== Segment start ==

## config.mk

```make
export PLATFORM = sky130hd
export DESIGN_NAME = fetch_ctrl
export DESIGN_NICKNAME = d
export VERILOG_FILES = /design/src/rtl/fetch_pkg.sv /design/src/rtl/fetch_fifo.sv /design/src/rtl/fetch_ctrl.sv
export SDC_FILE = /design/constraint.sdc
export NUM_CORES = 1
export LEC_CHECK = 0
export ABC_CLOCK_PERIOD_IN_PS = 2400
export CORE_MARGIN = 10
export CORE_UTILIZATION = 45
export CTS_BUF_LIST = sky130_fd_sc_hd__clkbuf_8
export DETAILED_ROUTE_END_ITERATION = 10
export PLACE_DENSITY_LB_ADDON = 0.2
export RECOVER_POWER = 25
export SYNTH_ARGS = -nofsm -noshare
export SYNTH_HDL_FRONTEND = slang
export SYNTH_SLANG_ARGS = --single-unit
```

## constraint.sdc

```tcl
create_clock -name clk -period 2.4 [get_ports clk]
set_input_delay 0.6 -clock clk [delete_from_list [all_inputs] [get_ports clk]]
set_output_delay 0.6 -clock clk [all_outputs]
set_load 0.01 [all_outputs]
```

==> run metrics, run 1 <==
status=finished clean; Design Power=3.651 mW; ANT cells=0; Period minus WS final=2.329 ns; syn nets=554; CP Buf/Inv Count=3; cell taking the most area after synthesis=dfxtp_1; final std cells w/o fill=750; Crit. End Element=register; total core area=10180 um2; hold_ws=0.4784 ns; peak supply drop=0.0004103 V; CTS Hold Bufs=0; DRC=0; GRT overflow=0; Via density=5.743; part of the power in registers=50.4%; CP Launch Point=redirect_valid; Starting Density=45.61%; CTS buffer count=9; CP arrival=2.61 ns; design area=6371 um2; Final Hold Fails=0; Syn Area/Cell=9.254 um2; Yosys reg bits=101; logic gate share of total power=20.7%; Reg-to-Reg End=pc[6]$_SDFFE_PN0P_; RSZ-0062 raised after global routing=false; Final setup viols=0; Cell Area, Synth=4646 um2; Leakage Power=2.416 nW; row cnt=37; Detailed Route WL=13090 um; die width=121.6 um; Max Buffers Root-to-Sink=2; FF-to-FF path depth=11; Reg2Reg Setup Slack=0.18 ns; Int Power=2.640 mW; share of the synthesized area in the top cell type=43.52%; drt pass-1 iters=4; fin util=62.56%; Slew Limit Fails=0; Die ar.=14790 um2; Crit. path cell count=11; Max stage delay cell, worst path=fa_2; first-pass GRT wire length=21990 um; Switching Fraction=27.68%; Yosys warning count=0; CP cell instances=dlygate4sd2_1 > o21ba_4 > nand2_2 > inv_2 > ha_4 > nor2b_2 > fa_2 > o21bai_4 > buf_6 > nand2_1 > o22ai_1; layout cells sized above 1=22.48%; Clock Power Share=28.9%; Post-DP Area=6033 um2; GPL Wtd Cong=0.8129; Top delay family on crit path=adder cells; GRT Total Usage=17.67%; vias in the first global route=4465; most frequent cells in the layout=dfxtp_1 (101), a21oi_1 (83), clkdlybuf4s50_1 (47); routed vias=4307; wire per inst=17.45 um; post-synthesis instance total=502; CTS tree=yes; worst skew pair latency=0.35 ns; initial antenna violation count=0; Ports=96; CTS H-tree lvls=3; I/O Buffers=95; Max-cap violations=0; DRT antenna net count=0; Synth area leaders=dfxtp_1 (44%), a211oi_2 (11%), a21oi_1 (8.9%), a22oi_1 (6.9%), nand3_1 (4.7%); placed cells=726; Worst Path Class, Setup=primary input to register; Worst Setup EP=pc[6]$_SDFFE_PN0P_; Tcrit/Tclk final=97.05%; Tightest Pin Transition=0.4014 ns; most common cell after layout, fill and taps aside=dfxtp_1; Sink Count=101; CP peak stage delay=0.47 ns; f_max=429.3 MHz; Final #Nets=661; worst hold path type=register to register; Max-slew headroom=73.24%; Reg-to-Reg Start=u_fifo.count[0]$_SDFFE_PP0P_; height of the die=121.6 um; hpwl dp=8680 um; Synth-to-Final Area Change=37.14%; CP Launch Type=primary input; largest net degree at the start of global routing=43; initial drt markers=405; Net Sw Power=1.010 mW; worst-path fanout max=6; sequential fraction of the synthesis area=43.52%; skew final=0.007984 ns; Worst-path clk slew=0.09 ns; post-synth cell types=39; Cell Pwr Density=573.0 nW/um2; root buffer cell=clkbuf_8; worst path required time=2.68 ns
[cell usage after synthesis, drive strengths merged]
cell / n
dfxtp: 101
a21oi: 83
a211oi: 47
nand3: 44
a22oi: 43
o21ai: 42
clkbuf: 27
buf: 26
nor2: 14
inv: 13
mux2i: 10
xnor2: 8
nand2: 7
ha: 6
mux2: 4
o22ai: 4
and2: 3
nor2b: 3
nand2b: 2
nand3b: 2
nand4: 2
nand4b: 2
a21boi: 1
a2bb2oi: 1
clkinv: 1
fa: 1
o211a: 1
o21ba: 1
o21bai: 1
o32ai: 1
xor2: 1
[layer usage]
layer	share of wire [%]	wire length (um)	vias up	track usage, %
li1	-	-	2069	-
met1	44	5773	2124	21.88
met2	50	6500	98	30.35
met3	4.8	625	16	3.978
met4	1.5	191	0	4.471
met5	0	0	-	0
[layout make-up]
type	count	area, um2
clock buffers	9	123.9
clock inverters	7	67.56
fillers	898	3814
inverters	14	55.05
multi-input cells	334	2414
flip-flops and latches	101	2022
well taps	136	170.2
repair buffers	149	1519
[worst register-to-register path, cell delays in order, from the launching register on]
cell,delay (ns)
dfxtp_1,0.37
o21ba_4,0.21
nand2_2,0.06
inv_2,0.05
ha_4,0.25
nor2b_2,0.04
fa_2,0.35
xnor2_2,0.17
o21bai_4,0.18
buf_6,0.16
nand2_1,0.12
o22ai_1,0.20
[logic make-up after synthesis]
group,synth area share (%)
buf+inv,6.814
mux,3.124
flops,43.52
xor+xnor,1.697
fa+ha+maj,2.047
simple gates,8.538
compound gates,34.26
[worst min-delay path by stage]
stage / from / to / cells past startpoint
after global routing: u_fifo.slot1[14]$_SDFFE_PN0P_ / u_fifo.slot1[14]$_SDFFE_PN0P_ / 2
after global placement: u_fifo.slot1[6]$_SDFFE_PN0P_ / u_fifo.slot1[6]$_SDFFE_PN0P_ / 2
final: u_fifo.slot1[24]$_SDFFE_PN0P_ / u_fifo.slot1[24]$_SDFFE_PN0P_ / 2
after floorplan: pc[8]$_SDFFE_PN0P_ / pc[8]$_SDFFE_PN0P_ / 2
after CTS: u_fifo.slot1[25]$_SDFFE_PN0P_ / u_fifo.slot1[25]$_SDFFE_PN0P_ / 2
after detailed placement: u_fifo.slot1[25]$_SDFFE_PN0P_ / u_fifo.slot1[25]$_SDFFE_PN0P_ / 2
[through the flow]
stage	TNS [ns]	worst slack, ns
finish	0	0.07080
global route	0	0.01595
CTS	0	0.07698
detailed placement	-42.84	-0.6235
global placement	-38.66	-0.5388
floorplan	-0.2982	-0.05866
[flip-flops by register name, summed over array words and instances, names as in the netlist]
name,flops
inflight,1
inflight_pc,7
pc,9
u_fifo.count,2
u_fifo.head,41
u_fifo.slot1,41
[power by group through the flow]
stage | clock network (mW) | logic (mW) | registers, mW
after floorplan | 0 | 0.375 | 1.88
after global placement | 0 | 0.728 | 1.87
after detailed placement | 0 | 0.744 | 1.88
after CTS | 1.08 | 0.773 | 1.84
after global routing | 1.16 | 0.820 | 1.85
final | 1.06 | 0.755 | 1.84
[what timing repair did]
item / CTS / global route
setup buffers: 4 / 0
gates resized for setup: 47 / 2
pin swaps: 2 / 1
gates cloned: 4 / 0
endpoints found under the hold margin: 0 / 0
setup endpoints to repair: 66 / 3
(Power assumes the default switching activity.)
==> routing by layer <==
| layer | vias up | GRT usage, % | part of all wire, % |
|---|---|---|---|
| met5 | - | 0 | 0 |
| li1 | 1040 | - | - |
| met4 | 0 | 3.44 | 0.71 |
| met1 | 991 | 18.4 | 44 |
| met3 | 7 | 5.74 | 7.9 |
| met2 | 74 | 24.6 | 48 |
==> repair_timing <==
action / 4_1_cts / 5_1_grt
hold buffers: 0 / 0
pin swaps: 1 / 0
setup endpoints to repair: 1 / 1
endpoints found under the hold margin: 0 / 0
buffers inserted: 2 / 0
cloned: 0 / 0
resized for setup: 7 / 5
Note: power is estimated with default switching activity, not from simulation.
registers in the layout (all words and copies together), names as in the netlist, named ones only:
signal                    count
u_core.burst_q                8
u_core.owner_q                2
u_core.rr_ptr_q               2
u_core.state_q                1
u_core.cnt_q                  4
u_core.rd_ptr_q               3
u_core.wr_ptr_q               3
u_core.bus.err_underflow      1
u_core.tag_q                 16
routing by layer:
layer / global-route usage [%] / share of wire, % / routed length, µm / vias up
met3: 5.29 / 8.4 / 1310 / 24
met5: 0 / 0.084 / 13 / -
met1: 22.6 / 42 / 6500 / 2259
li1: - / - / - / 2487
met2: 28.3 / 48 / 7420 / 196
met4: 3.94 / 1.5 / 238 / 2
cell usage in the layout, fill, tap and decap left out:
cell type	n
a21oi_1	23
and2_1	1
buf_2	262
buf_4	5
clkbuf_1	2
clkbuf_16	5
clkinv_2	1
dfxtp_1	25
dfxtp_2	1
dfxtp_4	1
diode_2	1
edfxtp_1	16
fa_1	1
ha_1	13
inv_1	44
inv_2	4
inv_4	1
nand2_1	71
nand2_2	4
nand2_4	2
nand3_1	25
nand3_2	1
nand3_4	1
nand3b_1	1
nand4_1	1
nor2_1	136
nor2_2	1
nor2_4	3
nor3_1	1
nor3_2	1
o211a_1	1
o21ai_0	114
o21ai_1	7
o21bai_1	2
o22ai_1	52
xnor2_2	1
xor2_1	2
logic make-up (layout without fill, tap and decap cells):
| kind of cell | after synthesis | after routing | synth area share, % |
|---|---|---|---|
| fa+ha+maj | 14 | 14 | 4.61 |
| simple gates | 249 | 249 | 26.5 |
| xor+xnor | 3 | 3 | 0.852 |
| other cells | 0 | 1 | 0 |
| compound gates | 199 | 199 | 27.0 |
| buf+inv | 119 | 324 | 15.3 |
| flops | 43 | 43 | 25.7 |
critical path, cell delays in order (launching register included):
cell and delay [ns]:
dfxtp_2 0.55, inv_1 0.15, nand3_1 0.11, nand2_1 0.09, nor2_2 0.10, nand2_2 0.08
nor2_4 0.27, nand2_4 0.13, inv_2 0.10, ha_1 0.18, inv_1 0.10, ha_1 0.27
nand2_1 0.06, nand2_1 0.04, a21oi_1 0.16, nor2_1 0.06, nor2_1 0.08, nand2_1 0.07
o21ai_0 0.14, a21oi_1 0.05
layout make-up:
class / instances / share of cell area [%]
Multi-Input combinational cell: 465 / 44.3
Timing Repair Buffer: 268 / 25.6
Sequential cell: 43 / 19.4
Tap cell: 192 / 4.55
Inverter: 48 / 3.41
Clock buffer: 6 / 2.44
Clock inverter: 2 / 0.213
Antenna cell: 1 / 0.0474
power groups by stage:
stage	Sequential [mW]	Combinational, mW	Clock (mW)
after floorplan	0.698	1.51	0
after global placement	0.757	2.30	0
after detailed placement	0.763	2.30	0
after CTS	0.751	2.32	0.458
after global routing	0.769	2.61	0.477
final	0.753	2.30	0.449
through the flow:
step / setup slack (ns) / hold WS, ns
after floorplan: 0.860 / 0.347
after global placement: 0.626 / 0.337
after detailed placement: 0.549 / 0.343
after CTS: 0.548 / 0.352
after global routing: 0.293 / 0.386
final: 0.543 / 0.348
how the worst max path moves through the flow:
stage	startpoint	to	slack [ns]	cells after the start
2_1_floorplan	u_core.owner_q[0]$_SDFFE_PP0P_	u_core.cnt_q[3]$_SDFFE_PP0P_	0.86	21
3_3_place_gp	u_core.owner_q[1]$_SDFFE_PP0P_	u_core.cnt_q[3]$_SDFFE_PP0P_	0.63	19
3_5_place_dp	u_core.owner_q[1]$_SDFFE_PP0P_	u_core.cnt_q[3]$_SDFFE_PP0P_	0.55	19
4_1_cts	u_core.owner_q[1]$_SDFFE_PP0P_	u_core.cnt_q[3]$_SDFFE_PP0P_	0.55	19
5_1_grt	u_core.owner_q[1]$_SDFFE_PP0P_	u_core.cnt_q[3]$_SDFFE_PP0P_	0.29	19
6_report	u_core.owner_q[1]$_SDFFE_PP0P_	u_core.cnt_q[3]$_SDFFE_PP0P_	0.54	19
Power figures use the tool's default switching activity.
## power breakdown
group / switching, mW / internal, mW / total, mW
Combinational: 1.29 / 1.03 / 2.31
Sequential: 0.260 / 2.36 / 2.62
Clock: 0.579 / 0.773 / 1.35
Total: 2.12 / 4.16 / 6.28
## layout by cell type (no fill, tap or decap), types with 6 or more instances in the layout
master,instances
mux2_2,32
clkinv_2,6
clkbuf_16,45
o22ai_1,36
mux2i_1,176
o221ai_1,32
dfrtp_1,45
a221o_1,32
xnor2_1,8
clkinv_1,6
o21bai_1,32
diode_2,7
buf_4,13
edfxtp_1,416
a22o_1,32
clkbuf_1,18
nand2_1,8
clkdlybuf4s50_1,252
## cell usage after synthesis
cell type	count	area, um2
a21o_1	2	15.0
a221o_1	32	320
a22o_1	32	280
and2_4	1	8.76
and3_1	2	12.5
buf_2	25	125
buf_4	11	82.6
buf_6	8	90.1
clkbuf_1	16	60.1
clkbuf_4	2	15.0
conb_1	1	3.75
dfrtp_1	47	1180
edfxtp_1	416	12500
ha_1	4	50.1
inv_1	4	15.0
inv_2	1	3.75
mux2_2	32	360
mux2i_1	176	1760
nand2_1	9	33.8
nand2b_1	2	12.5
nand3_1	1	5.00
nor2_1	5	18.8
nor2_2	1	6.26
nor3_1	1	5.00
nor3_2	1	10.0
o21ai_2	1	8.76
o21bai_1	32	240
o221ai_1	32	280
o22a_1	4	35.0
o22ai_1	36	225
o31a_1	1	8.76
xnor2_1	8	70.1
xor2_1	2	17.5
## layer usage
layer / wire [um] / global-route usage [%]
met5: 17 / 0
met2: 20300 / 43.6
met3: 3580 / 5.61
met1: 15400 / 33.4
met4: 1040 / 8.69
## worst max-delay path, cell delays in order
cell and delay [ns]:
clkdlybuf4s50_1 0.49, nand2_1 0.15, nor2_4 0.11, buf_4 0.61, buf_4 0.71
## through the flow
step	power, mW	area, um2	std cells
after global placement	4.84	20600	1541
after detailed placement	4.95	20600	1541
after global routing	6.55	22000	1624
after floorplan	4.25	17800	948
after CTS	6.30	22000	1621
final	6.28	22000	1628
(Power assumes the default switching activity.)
`config.mk`:
```
export PLATFORM = sky130hd
export DESIGN_NAME = coin_conditioner
export DESIGN_NICKNAME = d
export VERILOG_FILES = /design/src/rtl/coin_conditioner.sv
export SDC_FILE = /design/constraint.sdc
export NUM_CORES = 1
export LEC_CHECK = 0
export ABC_CLOCK_PERIOD_IN_PS = 3400
export CAP_MARGIN = 20
export CORE_MARGIN = 2
export CORE_UTILIZATION = 25
export CTS_CLUSTER_DIAMETER = 120
export DETAILED_ROUTE_END_ITERATION = 8
export SYNTH_ARGS = -nofsm -noshare
export SYNTH_HDL_FRONTEND = slang
export SYNTH_SLANG_ARGS = --single-unit
export TNS_END_PERCENT = 5
```
`constraint.sdc`:
```
create_clock -name clk -period 3.4 [get_ports clk]
set_input_delay 0.34 -clock clk [delete_from_list [all_inputs] [get_ports clk]]
set_output_delay 0.34 -clock clk [all_outputs]
set_load 0.01 [all_outputs]
```
--- src/rtl/ex_hazard_controller_pkg.sv ---
// ----------------------------------------------------------------------------
// ex_hazard_controller_pkg
// Shared types for the EX hazard controller of the 5-stage RV32I core:
//   forward_mux_code : operand select codes consumed by the EX stage
//   hazard_state_e   : controller FSM states
//   slot_t           : shadow copy of an in-flight instruction's write info
//   slot_hits()      : "does this slot write register r for a used source"
// ----------------------------------------------------------------------------
package ex_hazard_controller_pkg;

    typedef enum logic [2:0] {
        NO_FORWARD         = 3'd0,
        EX_RESULT_SELECT   = 3'd1,
        WB_RESULT_SELECT   = 3'd2,
        MEM_DATA_EX_SELECT = 3'd3,
        MEM_DATA_WB_SELECT = 3'd4
    } forward_mux_code;

    typedef enum logic [1:0] {
        RUN        = 2'd0,
        LOAD_STALL = 2'd1,
        FLUSH      = 2'd2
    } hazard_state_e;

    typedef struct packed {
        logic       valid;
        logic [4:0] rd;
        logic       reg_write;
        logic       is_load;
    } slot_t;

    // A slot supplies register r when it is live, writes a non-zero rd equal
    // to r and the consumer actually reads r. allow_load=0 excludes loads,
    // whose data is not yet available while they sit in EX.
    function automatic logic slot_hits(slot_t s, logic [4:0] r, logic used,
                                       logic allow_load);
        return s.valid & s.reg_write & (s.rd == r) & (s.rd != 5'd0) & used &
               (allow_load | ~s.is_load);
    endfunction

endpackage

== Segment end ==

Report only the number of lines above that contain "launching".

→ Finished task: 2